**WORK TO COMPLETE**
May I have the lines from the one containing "center_q | 1 |" to the end of the entries, returned exactly and with nothing else?

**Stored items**
━━━━━━━━━━

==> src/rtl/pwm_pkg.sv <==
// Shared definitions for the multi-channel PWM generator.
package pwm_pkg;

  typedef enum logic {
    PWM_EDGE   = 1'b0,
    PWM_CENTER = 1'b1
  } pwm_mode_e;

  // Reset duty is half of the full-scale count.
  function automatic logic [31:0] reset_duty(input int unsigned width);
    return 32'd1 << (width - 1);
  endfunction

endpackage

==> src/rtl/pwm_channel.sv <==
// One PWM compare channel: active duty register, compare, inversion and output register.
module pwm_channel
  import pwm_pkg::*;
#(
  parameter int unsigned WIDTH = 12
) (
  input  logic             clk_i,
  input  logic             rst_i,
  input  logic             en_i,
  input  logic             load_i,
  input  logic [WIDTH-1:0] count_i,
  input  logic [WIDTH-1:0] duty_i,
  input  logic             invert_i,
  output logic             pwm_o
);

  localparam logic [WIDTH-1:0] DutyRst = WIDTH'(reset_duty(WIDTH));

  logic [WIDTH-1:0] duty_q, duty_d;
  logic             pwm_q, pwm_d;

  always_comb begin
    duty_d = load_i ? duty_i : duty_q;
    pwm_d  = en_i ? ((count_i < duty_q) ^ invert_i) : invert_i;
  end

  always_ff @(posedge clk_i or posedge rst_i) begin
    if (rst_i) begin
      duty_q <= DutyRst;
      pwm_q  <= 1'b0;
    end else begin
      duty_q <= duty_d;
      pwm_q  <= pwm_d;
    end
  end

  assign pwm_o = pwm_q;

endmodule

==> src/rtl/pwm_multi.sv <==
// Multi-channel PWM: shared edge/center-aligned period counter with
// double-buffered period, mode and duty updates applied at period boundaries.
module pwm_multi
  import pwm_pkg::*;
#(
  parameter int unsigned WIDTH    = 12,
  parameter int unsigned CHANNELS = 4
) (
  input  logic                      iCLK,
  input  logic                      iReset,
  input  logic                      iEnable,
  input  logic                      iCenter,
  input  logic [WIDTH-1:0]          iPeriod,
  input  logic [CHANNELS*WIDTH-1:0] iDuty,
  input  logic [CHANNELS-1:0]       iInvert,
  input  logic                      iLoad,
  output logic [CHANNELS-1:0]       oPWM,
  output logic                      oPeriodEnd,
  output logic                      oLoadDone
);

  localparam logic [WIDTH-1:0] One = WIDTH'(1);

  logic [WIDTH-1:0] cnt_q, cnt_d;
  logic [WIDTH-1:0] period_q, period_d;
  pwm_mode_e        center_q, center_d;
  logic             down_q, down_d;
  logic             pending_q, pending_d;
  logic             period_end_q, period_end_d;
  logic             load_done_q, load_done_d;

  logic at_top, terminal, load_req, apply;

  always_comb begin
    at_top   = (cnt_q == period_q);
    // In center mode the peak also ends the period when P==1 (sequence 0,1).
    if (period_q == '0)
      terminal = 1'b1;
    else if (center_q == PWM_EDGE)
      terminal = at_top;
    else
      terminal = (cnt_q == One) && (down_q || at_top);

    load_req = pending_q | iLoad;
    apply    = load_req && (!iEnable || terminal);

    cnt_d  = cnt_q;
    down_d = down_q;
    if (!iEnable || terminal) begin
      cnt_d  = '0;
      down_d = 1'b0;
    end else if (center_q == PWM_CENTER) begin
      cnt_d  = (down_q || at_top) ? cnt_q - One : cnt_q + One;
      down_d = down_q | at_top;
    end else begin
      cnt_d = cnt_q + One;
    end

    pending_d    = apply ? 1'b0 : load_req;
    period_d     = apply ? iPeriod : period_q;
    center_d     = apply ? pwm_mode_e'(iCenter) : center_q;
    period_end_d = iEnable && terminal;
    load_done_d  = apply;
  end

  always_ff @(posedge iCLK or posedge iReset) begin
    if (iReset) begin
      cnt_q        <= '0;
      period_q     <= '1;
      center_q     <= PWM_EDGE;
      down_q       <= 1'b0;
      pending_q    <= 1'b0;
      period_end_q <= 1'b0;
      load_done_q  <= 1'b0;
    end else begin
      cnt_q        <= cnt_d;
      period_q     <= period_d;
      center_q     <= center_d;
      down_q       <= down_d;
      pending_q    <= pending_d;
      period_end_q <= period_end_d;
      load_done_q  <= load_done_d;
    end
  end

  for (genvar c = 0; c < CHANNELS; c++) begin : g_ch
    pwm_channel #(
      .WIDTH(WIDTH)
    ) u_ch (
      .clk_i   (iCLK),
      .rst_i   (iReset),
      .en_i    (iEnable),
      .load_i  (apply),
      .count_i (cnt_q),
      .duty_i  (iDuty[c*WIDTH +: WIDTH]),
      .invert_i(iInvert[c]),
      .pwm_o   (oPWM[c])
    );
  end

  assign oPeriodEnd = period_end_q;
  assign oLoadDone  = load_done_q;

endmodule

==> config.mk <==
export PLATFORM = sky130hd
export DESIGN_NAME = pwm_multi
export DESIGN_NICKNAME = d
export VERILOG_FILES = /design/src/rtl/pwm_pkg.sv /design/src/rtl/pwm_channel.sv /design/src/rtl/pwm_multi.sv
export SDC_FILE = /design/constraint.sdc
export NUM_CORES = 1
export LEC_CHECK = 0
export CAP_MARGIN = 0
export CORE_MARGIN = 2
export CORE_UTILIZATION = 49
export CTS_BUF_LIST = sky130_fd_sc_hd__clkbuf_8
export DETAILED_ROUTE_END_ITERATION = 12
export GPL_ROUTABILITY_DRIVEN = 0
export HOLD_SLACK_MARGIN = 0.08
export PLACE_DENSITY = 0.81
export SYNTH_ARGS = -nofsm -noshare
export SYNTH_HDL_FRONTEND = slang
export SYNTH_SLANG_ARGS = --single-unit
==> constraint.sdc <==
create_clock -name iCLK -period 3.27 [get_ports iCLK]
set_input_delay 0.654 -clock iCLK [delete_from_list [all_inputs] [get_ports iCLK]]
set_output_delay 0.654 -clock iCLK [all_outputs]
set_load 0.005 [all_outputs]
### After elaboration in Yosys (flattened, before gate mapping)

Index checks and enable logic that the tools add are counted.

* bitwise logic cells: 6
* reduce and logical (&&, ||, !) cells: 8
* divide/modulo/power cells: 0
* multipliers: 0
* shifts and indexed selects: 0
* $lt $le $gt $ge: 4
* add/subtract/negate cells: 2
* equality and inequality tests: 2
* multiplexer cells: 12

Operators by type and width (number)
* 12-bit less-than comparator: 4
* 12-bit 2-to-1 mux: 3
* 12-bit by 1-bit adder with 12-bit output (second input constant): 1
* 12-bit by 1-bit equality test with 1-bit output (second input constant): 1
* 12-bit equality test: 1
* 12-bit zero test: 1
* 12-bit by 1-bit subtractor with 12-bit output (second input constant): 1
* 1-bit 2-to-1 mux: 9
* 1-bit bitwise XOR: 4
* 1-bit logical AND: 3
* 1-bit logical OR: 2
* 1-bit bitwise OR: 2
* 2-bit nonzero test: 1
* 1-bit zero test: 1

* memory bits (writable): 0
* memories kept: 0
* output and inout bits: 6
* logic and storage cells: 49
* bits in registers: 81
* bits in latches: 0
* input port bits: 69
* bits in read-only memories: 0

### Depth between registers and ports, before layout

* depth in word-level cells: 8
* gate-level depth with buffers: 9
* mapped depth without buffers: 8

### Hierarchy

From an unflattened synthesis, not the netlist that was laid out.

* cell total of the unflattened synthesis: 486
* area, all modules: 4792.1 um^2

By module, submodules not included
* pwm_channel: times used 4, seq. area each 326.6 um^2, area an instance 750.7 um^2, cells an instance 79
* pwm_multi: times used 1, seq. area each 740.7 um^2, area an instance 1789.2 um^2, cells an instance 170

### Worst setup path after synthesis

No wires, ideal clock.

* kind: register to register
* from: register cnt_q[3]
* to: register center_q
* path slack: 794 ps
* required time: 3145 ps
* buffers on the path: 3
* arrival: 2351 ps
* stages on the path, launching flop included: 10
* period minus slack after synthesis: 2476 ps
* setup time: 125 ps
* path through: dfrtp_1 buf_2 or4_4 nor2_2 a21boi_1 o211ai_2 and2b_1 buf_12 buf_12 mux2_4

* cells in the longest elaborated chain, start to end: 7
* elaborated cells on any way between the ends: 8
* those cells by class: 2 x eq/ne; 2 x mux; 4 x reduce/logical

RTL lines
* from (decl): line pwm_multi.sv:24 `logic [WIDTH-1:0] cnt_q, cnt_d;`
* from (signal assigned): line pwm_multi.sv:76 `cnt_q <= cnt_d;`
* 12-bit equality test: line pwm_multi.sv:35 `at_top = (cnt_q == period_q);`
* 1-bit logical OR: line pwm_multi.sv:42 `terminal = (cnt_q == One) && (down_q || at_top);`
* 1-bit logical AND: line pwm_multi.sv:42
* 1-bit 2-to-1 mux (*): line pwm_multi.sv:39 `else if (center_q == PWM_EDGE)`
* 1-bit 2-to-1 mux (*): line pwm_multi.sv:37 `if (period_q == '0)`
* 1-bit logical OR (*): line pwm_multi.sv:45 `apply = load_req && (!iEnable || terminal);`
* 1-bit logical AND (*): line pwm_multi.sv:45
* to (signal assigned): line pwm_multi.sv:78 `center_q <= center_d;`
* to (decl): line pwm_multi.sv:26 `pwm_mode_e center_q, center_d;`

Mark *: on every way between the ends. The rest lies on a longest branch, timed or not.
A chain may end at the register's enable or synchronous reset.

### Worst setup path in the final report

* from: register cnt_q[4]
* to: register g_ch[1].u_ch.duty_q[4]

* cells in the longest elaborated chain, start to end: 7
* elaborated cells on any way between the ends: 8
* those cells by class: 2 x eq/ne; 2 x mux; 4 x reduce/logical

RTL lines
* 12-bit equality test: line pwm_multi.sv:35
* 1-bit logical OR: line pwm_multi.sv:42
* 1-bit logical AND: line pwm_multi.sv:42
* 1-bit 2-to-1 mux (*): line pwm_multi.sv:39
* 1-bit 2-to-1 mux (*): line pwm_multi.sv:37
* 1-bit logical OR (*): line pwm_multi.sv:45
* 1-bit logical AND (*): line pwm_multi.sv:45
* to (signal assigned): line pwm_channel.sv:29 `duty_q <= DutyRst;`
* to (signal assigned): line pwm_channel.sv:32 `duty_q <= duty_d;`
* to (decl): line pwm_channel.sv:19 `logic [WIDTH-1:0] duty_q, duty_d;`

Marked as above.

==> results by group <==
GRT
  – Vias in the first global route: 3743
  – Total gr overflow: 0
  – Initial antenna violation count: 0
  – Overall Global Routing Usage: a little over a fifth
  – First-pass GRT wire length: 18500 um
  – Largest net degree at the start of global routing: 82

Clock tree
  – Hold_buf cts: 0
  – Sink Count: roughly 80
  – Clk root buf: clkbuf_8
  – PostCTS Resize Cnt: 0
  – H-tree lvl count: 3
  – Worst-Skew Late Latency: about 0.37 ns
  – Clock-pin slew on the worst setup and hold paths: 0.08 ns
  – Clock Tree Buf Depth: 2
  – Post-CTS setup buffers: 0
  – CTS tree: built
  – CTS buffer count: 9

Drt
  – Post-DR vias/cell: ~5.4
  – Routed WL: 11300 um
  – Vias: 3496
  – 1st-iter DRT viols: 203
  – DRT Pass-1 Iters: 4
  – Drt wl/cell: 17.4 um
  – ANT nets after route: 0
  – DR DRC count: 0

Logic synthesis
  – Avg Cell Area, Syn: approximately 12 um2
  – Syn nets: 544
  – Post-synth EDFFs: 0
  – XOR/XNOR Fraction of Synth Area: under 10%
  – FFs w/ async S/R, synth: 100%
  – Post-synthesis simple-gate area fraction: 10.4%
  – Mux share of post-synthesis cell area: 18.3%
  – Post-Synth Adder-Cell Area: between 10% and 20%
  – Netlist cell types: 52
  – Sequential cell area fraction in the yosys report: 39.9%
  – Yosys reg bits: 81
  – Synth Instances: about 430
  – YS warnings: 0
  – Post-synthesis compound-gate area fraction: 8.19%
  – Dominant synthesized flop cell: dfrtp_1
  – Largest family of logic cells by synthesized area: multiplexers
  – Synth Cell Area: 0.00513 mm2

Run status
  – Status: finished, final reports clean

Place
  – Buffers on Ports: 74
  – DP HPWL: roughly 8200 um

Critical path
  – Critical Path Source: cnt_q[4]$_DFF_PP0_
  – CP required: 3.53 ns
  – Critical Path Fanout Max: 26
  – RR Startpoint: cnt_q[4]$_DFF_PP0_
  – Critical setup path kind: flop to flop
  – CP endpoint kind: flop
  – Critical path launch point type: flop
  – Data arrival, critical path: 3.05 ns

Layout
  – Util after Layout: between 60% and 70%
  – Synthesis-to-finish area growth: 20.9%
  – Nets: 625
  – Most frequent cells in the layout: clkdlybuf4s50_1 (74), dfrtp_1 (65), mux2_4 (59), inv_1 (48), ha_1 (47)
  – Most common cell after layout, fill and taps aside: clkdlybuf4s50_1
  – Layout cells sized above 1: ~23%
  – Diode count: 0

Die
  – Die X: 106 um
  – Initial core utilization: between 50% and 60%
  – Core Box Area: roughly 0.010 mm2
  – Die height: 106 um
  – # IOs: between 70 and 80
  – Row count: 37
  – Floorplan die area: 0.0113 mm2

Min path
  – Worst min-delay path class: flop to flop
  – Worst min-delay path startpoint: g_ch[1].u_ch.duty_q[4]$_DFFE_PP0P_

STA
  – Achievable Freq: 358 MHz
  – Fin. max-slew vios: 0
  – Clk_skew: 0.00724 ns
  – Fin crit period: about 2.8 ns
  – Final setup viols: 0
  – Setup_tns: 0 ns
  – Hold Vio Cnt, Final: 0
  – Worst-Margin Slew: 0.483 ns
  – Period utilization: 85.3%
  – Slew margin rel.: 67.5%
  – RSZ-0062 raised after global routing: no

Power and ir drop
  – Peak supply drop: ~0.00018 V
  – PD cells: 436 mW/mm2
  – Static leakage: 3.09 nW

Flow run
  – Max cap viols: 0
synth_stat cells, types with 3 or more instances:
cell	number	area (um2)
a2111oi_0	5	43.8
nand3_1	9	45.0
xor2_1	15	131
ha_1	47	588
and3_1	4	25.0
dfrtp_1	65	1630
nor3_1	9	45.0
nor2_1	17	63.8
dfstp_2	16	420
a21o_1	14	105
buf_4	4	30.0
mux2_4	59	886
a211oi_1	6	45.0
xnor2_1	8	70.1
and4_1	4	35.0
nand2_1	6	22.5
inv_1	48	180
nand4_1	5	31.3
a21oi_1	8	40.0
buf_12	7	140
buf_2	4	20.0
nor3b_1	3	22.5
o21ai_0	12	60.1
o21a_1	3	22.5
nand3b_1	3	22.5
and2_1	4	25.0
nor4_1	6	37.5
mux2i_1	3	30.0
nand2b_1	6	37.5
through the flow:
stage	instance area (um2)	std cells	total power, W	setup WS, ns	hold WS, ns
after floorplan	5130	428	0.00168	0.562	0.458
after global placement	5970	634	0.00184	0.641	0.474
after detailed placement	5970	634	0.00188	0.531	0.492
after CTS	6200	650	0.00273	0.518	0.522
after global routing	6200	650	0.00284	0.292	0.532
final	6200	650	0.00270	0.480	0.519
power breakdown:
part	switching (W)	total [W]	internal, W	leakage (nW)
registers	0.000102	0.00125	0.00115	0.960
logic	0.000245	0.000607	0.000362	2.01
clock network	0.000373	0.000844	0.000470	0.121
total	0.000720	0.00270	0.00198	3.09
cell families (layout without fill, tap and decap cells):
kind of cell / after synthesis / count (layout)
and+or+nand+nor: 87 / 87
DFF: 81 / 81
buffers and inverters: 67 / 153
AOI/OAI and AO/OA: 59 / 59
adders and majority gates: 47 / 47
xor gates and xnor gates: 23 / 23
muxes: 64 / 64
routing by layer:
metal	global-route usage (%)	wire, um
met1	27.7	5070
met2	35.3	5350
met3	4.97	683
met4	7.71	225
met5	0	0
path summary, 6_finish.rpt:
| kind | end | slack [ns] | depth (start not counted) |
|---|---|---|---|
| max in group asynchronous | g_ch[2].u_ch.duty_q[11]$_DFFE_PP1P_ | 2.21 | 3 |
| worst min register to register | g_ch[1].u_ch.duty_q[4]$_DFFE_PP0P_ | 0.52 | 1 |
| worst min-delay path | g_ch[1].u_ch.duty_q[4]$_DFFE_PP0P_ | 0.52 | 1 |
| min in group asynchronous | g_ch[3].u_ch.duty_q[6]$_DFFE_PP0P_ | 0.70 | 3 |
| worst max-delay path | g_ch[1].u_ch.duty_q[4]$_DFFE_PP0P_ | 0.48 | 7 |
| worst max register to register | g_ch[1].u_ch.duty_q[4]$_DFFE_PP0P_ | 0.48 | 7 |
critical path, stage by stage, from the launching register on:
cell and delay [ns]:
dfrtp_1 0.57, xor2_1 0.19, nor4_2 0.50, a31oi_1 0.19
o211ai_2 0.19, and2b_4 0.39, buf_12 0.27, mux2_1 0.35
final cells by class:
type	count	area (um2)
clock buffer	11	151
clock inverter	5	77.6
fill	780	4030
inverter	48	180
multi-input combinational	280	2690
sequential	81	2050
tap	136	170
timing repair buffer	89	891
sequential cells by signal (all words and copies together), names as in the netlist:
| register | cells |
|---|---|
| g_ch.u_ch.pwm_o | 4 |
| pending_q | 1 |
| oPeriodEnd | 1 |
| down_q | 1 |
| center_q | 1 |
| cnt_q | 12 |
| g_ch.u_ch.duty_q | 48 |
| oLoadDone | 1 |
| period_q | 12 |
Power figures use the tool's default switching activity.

━━━━━━━━━━

**SOLUTION TO THIS PROBLEM**
| center_q | 1 |
| cnt_q | 12 |
| g_ch.u_ch.duty_q | 48 |
| oLoadDone | 1 |
| period_q | 12 |
Power figures use the tool's default switching activity.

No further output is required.